[[ Given records, beginning ]]

**src/rtl/fetch_controller.sv**
```systemverilog
// Instruction fetch sequencer: owns the PC, drives imem_addr, queues {pc, instr} in a 2-deep buffer for decode.
// Latency: start -> first fetch next cycle -> out_valid one cycle later; sustains 1 instr/cycle when decode keeps up.
// Backpressure: out_ready low stalls fetch once both buffer slots are full; the PC holds until a slot frees.
module fetch_controller #(
    parameter int          MEM_DEPTH = 11,
    parameter logic [31:0] RESET_PC  = 32'h0,
    parameter logic [31:0] HALT_WORD = 32'hFFFF_FFFF
) (
    input  logic        clk,
    input  logic        rst,
    input  logic        start,
    output logic [31:0] imem_addr,
    input  logic [31:0] imem_instr,
    output logic        out_valid,
    output logic [31:0] out_instr,
    output logic [31:0] out_pc,
    input  logic        out_ready,
    input  logic        redirect,
    input  logic [31:0] redirect_pc,
    output logic        halted,
    output logic        addr_err
);

    localparam logic [31:0] DEPTH_W = 32'(MEM_DEPTH);

    typedef enum logic [1:0] {
        IDLE   = 2'd0,
        FETCH  = 2'd1,
        HALTED = 2'd2
    } state_t;

    state_t      state;
    state_t      state_nxt;
    logic [31:0] pc;
    logic [1:0]  count;
    logic [31:0] head_pc;
    logic [31:0] head_instr;
    logic [31:0] tail_pc;
    logic [31:0] tail_instr;

    logic in_range;
    logic pop;
    logic fetch_fire;
    logic range_trip;
    logic redirect_take;

    always_ff @(posedge clk) begin
        if (rst) begin
            state <= IDLE;
        end else begin
            state <= state_nxt;
        end
    end

    always_comb begin
        state_nxt     = state;
        redirect_take = 1'b0;
        in_range      = (pc < DEPTH_W);
        out_valid     = (count != 2'd0) && !redirect;
        pop           = out_valid && out_ready;
        fetch_fire    = 1'b0;
        range_trip    = 1'b0;
        case (state)
            IDLE: begin
                if (start) begin
                    state_nxt = FETCH;
                end
            end
            FETCH: begin
                if (redirect) begin
                    redirect_take = 1'b1;
                end else if (!in_range) begin
                    range_trip = 1'b1;
                    state_nxt  = HALTED;
                end else if ((count != 2'd2) || pop) begin
                    fetch_fire = 1'b1;
                    if (imem_instr == HALT_WORD) begin
                        state_nxt = HALTED;
                    end
                end
            end
            HALTED: begin
                if (redirect) begin
                    redirect_take = 1'b1;
                    state_nxt     = FETCH;
                end
            end
            default: state_nxt = IDLE;
        endcase
    end

    // Buffer is a head/tail pair; head registers double as the output and keep their value when emptied.
    always_ff @(posedge clk) begin
        if (rst) begin
            pc         <= RESET_PC;
            count      <= 2'd0;
            addr_err   <= 1'b0;
            head_pc    <= 32'h0;
            head_instr <= 32'h0;
            tail_pc    <= 32'h0;
            tail_instr <= 32'h0;
        end else if (redirect_take) begin
            pc       <= redirect_pc;
            count    <= 2'd0;
            addr_err <= 1'b0;
        end else begin
            if (fetch_fire) begin
                pc <= pc + 32'd1;
            end
            if (range_trip) begin
                addr_err <= 1'b1;
            end
            if (pop && fetch_fire) begin
                if (count == 2'd2) begin
                    head_pc    <= tail_pc;
                    head_instr <= tail_instr;
                    tail_pc    <= pc;
                    tail_instr <= imem_instr;
                end else begin
                    head_pc    <= pc;
                    head_instr <= imem_instr;
                end
            end else if (pop) begin
                if (count == 2'd2) begin
                    head_pc    <= tail_pc;
                    head_instr <= tail_instr;
                end
                count <= count - 2'd1;
            end else if (fetch_fire) begin
                if (count == 2'd0) begin
                    head_pc    <= pc;
                    head_instr <= imem_instr;
                end else begin
                    tail_pc    <= pc;
                    tail_instr <= imem_instr;
                end
                count <= count + 2'd1;
            end
        end
    end

    assign imem_addr = pc;
    assign out_pc    = head_pc;
    assign out_instr = head_instr;
    assign halted    = (state == HALTED);

endmodule

```
**config.mk**
```make
export PLATFORM = sky130hd
export DESIGN_NAME = fetch_controller
export DESIGN_NICKNAME = d
export VERILOG_FILES = /design/src/rtl/fetch_controller.sv
export SDC_FILE = /design/constraint.sdc
export NUM_CORES = 1
export LEC_CHECK = 0
export CORE_AREA = 3 3 162 117
export CTS_CLUSTER_DIAMETER = 30
export DETAILED_ROUTE_END_ITERATION = 8
export DIE_AREA = 0 0 165 120
export GPL_TIMING_DRIVEN = 0
export HOLD_SLACK_MARGIN = 0.06
export PLACE_DENSITY = 0.71
export SYNTH_ARGS = -nofsm -noshare
export SYNTH_HDL_FRONTEND = slang
export SYNTH_SLANG_ARGS = --single-unit
```
**constraint.sdc**
```tcl
create_clock -name clk -period 4.46 [get_ports clk]
set_input_delay 0.892 -clock clk [delete_from_list [all_inputs] [get_ports clk]]
set_output_delay 0.892 -clock clk [all_outputs]
set_load 0.03 [all_outputs]
```
After elaboration in Yosys (flattened, before gate mapping)
Index checks and enable logic that the tools add are counted.

Add/sub/neg operators: 3. $mul: 0. Div/mod/pow operators: 0. Magnitude comparators: 1. Equal/unequal tests: 14. Shift-type cells: 0. Multiplexer cells: 42. Bitwise gates (word level): 2. Reduce and logical (&&, ||, !) cells: 19.

Operators by type and width (count): 32-bit two-way mux (24); 32-bit by 1-bit adder with 32-bit output, second input constant (1); 32-bit equality test, second input constant (1); 32-bit by 4-bit less-than comparator with 1-bit output, second input constant (1); 2-bit two-way mux (8); 2-bit != test, second input constant (5); 5-bit AND reduction (2); 1-bit two-way mux (9); 2-bit nonzero test (4); 3-bit != test, second input constant (2); 2-bit one-hot mux with 3 select lines (1); 3-bit nonzero test (2); 2-bit equality test, second input constant (2); 2-bit logical NOT (2); 2-bit by 1-bit != test with 1-bit output, second input constant (2); 4-bit AND reduction (1); 2-bit OR reduction (2); 1-bit logical AND (3); 3-bit by 1-bit != test with 1-bit output, second input constant (1); 2-bit by 1-bit adder with 2-bit output, second input constant (1); 2-bit by 1-bit equality test with 1-bit output, second input constant (1); 1-bit NOT (2); 2-bit AND reduction (1); 2-bit by 1-bit subtractor with 2-bit output, second input constant (1); 2 further kinds (2).

Register bits: 165. Bits in latches: 0. RAM bits: 0. Bits in read-only memories: 0. Bits of input ports: 69. Output and inout port bits: 99. Word-level logic and storage cells: 89. Memories: 0.

Logic depth before layout (Yosys ltp)
Gate-level depths: netlist of the first run.

Depth in word-level cells: 11. Gate-level depth with buffers: 14. Mapped depth without buffers: 12.

Least setup slack after synthesis of the first run
Ideal clock, no wire load.

Kind: in2reg. Start: in redirect. End: reg head_instr[26] (netlist: out_instr[26]). Library setup time: 146 ps. Arrival time: 3027 ps. Required time: 4314 ps. Setup slack: 1287 ps. Stages: 11. Buffers on the path: 3. Cell sequence: buf_2 > nand2b_4 > a21bo_2 > nor3_4 > inv_1 > ha_1 > or3_1 > a211oi_2 > buf_4 > buf_2 > a211oi_2.

Cells in the longest elaborated chain, start to end: 11. Elaborated cells between the ends (all ways): 18. Classes of those cells: 1 x eq/ne; 8 x mux; 1 x bitwise; 8 x reduce/logical.

Ends and longest elaborated chain: start, declared (line 18) `input logic redirect,`; 1-bit logical NOT (line 59) `out_valid = (count != 2'd0) && !redirect;`; 1-bit logical AND (line 59); 1-bit logical AND (line 60) `pop = out_valid && out_ready;`; 1-bit logical OR (line 75) `end else if ((count != 2'd2) || pop) begin`; 1-bit two-way mux (line 75); 1-bit two-way mux (line 72) `end else if (!in_range) begin`; 1-bit two-way mux (line 70) `if (redirect) begin`; 1-bit two-way mux (line 63) `case (state)`; 1-bit logical AND (line 113) `if (pop && fetch_fire) begin`; 3-bit by 1-bit != test with 1-bit output (no line) / 3-bit nonzero test (equally long branches); 4-bit AND reduction (no line); end signal, assigned (line 116) `head_instr <= tail_instr;`; end signal, assigned (line 121) `head_instr <= imem_instr;`; end signal, assigned (line 126) `head_instr <= tail_instr;`; end, declared (line 37) `logic [31:0] head_instr;`.

Several ways; a longest one is shown, not always the timed one. A chain may end at the register's enable or synchronous reset.

Final worst setup path of the first run
Start: reg pc[27] (netlist: imem_addr[27]). End: reg head_pc[14] (netlist: out_pc[14]).

Cells in the longest elaborated chain, start to end: 7. Elaborated cells between the ends (all ways): 10. Classes of those cells: 1 x order compare; 1 x eq/ne; 4 x mux; 4 x reduce/logical.

Ends and longest elaborated chain: start, declared (line 34) `logic [31:0] pc;`; start signal, assigned (line 103) `pc <= redirect_pc;`; start signal, assigned (line 108) `pc <= pc + 32'd1;`; 32-bit by 4-bit less-than comparator with 1-bit output (*) (line 58) `in_range = (pc < DEPTH_W);`; 1-bit two-way mux (*) (line 72); 1-bit two-way mux (*) (line 70); 1-bit two-way mux (*) (line 63); 1-bit logical AND (line 113); 3-bit by 1-bit != test with 1-bit output (no line) / 3-bit nonzero test (equally long branches); 4-bit AND reduction (no line); end signal, assigned (line 115) `head_pc <= tail_pc;`; end signal, assigned (line 120) `head_pc <= pc;`; end signal, assigned (line 125) `head_pc <= tail_pc;`; end, declared (line 36) `logic [31:0] head_pc;`.

Every way passes the cells marked *; elsewhere a longest branch is shown, timed or not.

==> results.py, run 1 <==
metrics = {
    "hold_path": {
        "hold_path_class": "register to register",
        "worstHoldStart": "tail_instr[4]",
        "holdPathEnd": "tail_instr[4]",
        "holdPathStages": 2,
    },
    "power": {
        "power_density_nw_per_um2": 458,
        "vdd_drop_max_mv": 0.229,
        "leakage_nw": 3.23,
    },
    "placement": {
        "dp_hpwl_um": 15300,
        "portBuffers": 165,
        "place_congestion": 0.807,
    },
    "floorplanning": {
        "core-area_sq_um": 17700,
        "die_y_um": 120,
        "rows": 41,
        "die_area_sq_um": 19800,
        "die_x_um": 165,
        "start_util": 0.441,
        "io_pins": 168,
    },
    "yosys": {
        "synth_top_area_frac": 0.423,
        "synthTopCellsByArea": "dfxtp_1, mux2i_1, nand2b_1, a211oi_2, nor2_1",
        "syn-num-nets": 860,
        "ys_seq_elements": 165,
        "synth_cell_types": 39,
        "synth-async-reset-ratio": 0,
        "yosysTopAreaCell": "dfxtp_1",
        "synth_edf_count": 0,
        "avgSynthCellArea_sq_um": 9.98,
        "synth_common_cells": "dfxtp_1, mux2i_1, nand2b_1, nor2_1, nand2_1",
        "synth_most_common_cell": "dfxtp_1",
        "ys.flop_type": "dfxtp_1",
        "syn_inst": 783,
        "synth_area_sq_um": 7810,
        "synth.yosys.seq_area_share": 0.423,
        "ys_warn_count": 0,
    },
    "layout": {
        "num-nets-final": 1044,
        "final_util": 0.583,
        "multi_input_area_sq_um": 4040,
        "nFillCells": 1544,
        "register_area_sq_um": 3300,
        "drive_gt1_frac": 0.127,
        "syn2layout_area_growth_pct": 32.0,
        "diodes": 0,
    },
    "grt": {
        "grt_pass1_wl_um": 33500,
        "antenna_found_initial": 0,
        "grt_max_degree": 17,
        "gr-usage-all-layers": 0.216,
        "grt_pass1_vias": 6132,
        "grt_overflow": 0,
    },
    "detailed_routing": {
        "dr_total_vias": 6213,
        "drt_wl_total_um": 21000,
        "drt_pass1_iterations": 4,
        "wire_per_inst_um": 17.2,
        "via_per_inst": 5.11,
        "remaining_drc_errors": 0,
        "ant_nets": 0,
        "drt-initial-drc-count": 428,
    },
    "sta": {
        "tightest_slew_ns": 0.761,
        "drv_slew": 0,
        "hold_viol_final": 0,
        "fin_crit_ns": 3.55,
        "fin_skew_ns": 0.00916,
        "rsz0062_at_grt": "no",
        "fmax_mhz": 282,
        "setup_tns_ns": 0,
        "setup_viol": 0,
        "timing.final.crit_share": 0.796,
        "slew-limit-headroom": 0.493,
    },
    "cts": {
        "clock_latency_ns": 0.43,
        "clkSinkCount": 165,
        "post_cts_buffers": 0,
        "cts_tree": "yes",
        "root_buffer": "clkbuf_16",
        "hold_buffers": 0,
        "cts.repair.resized": 0,
        "cts_made_buffers": 17,
        "clockBufferDepth": 2,
        "cts.clk_slew.worst_paths_ns": 0.07,
        "htree_levels": 4,
    },
    "setup_path": {
        "crit_arrival_ns": 3.83,
        "startpoint_type": "register",
        "end_kind": "register",
        "critPathMaxFanout": 10,
        "rr_endpoint": "out_pc[14]",
        "rrSetupSlack_ns": 0.91,
        "r2r_start": "imem_addr[27]",
        "r2r_cells": 10,
        "crit_type": "register to register",
        "cp_data_required_time_ns": 4.74,
    },
    "flow_run": {
        "cap_violations": 0,
    },
    "status": {
        "status": "completed",
    },
}
-- state kept, by name, indices dropped and copies added (netlist names) --
| signal | flops |
|---|---|
| count | 2 |
| addr_err | 1 |
| state | 2 |
| tail_instr | 32 |
| imem_addr | 32 |
| out_pc | 32 |
| out_instr | 32 |
| tail_pc | 32 |
-- stage by stage --
step | power, mW | hold WS (ns) | instances | instance area [sq um] | setup WS [ns]
after floorplan | 2.75 | 0.448 | 783 | 7810 | 1.29
after global placement | 3.33 | 0.458 | 1184 | 9760 | 0.600
after detailed placement | 3.34 | 0.461 | 1184 | 9760 | 0.578
after CTS | 4.75 | 0.477 | 1216 | 10300 | 1.01
after global routing | 4.94 | 0.484 | 1216 | 10300 | 0.820
final | 4.72 | 0.472 | 1216 | 10300 | 0.909
-- routing by layer --
metal	GRT usage	vias to the layer above	part of all wire	routed length, um
li1	-	3074	-	-
met1	0.328	2956	0.51	10800
met2	0.309	164	0.42	8870
met3	0.0431	19	0.049	1030
met4	0.0608	0	0.013	269
met5	0	-	0	0
-- worst max-delay path by stage --
stage	start	end	slack, ns	cells past startpoint
2_1_floorplan	redirect	out_instr[26]	1.29	11
3_3_place_gp	out_ready	out_pc[14]	0.60	11
3_5_place_dp	out_ready	out_pc[13]	0.58	11
4_1_cts	imem_addr[21]	out_pc[14]	1.01	10
5_1_grt	imem_addr[27]	out_pc[14]	0.82	10
6_report	imem_addr[27]	out_pc[14]	0.91	10
-- worst max-delay path, cell delays in order (launching register included) --
cell,delay [ns]
dfxtp_1,0.35
nor4_1,0.62
nand4_1,0.34
nor3_4,0.42
inv_1,0.11
ha_1,0.21
or3_1,0.38
a211oi_2,0.24
buf_4,0.24
buf_2,0.35
a211oi_2,0.12
-- placed cells by master, fill, tap and decap left out, drive strengths merged, types with 5 or more instances in the layout --
master / n
buf: 29
ha: 8
nor4: 9
clkinv: 5
nand4: 10
nand2b: 128
nand2: 58
clkbuf: 50
a211oi: 72
inv: 12
mux2i: 130
dfxtp: 165
nor2: 74
a21oi: 29
clkdlybuf4s50: 165
-- power by group --
part	leakage (nW)	switching [mW]	internal, mW
sequential	1.33	0.167	1.64
clock	0.265	0.629	0.773
combinational	1.63	0.896	0.617
-- layout make-up --
cell class	count	share of cell area
multi-input cells	549	0.392
flip-flops and latches	165	0.320
repair buffers	165	0.160
plain buffers	61	0.0423
clock buffers	18	0.0416
well taps	236	0.0286
clock inverters	14	0.0123
inverters	8	0.00291
-- kinds of logic (layout without fill, tap and decap cells) --
group,after synthesis,after routing,synth area share
compound gates,113,113,0.137
xor+xnor,4,4,0.00448
fa+ha+maj,8,8,0.0128
buf+inv,69,266,0.0597
flops,165,165,0.423
mux,130,130,0.167
simple gates,294,294,0.197
(Power assumes the default switching activity.)
==> run 2: changes to the inputs <==
==> constraint.sdc (replaced) <==
create_clock -name clk -period 3.7 [get_ports clk]
set_input_delay 0.74 -clock clk [delete_from_list [all_inputs] [get_ports clk]]
set_output_delay 0.74 -clock clk [all_outputs]
set_load 0.03 [all_outputs]
==> results of run 2 <==
The final DEF is identical to that of run 1. Status: completed.
Among the figures that moved: setup slack after placement 0.578 ns -> -0.0305 ns; setup slack after layout 0.909 ns -> 0.149 ns; register-to-register setup slack 0.91 ns -> 0.15 ns; total power 4.72 mW -> 5.69 mW; worst IR drop on VDD 0.229 mV -> 0.276 mV
==> run 3: changes to the inputs <==
--- a/config.mk
+++ b/config.mk
@@ -5,6 +5,8 @@
 export SDC_FILE = /design/constraint.sdc
 export NUM_CORES = 1
 export LEC_CHECK = 0
+export ABC_CLOCK_PERIOD_IN_PS = 3700
+export CAP_MARGIN = 20
 export CORE_AREA = 3 3 162 117
 export CTS_CLUSTER_DIAMETER = 30
 export DETAILED_ROUTE_END_ITERATION = 8
==> results of run 3 <==
The final DEF is identical to that of run 1. Status: completed.
Among the figures that moved: setup slack after placement 0.578 ns -> -0.0305 ns; setup slack after layout 0.909 ns -> 0.149 ns; register-to-register setup slack 0.91 ns -> 0.15 ns; total power 4.72 mW -> 5.69 mW; worst IR drop on VDD 0.229 mV -> 0.276 mV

[[ Given records, end ]]

### Task item
Write out every line from the entries where "less" appears.

### Solution below
Operators by type and width (count): 32-bit two-way mux (24); 32-bit by 1-bit adder with 32-bit output, second input constant (1); 32-bit equality test, second input constant (1); 32-bit by 4-bit less-than comparator with 1-bit output, second input constant (1); 2-bit two-way mux (8); 2-bit != test, second input constant (5); 5-bit AND reduction (2); 1-bit two-way mux (9); 2-bit nonzero test (4); 3-bit != test, second input constant (2); 2-bit one-hot mux with 3 select lines (1); 3-bit nonzero test (2); 2-bit equality test, second input constant (2); 2-bit logical NOT (2); 2-bit by 1-bit != test with 1-bit output, second input constant (2); 4-bit AND reduction (1); 2-bit OR reduction (2); 1-bit logical AND (3); 3-bit by 1-bit != test with 1-bit output, second input constant (1); 2-bit by 1-bit adder with 2-bit output, second input constant (1); 2-bit by 1-bit equality test with 1-bit output, second input constant (1); 1-bit NOT (2); 2-bit AND reduction (1); 2-bit by 1-bit subtractor with 2-bit output, second input constant (1); 2 further kinds (2).
Ends and longest elaborated chain: start, declared (line 34) `logic [31:0] pc;`; start signal, assigned (line 103) `pc <= redirect_pc;`; start signal, assigned (line 108) `pc <= pc + 32'd1;`; 32-bit by 4-bit less-than comparator with 1-bit output (*) (line 58) `in_range = (pc < DEPTH_W);`; 1-bit two-way mux (*) (line 72); 1-bit two-way mux (*) (line 70); 1-bit two-way mux (*) (line 63); 1-bit logical AND (line 113); 3-bit by 1-bit != test with 1-bit output (no line) / 3-bit nonzero test (equally long branches); 4-bit AND reduction (no line); end signal, assigned (line 115) `head_pc <= tail_pc;`; end signal, assigned (line 120) `head_pc <= pc;`; end signal, assigned (line 125) `head_pc <= tail_pc;`; end, declared (line 36) `logic [31:0] head_pc;`.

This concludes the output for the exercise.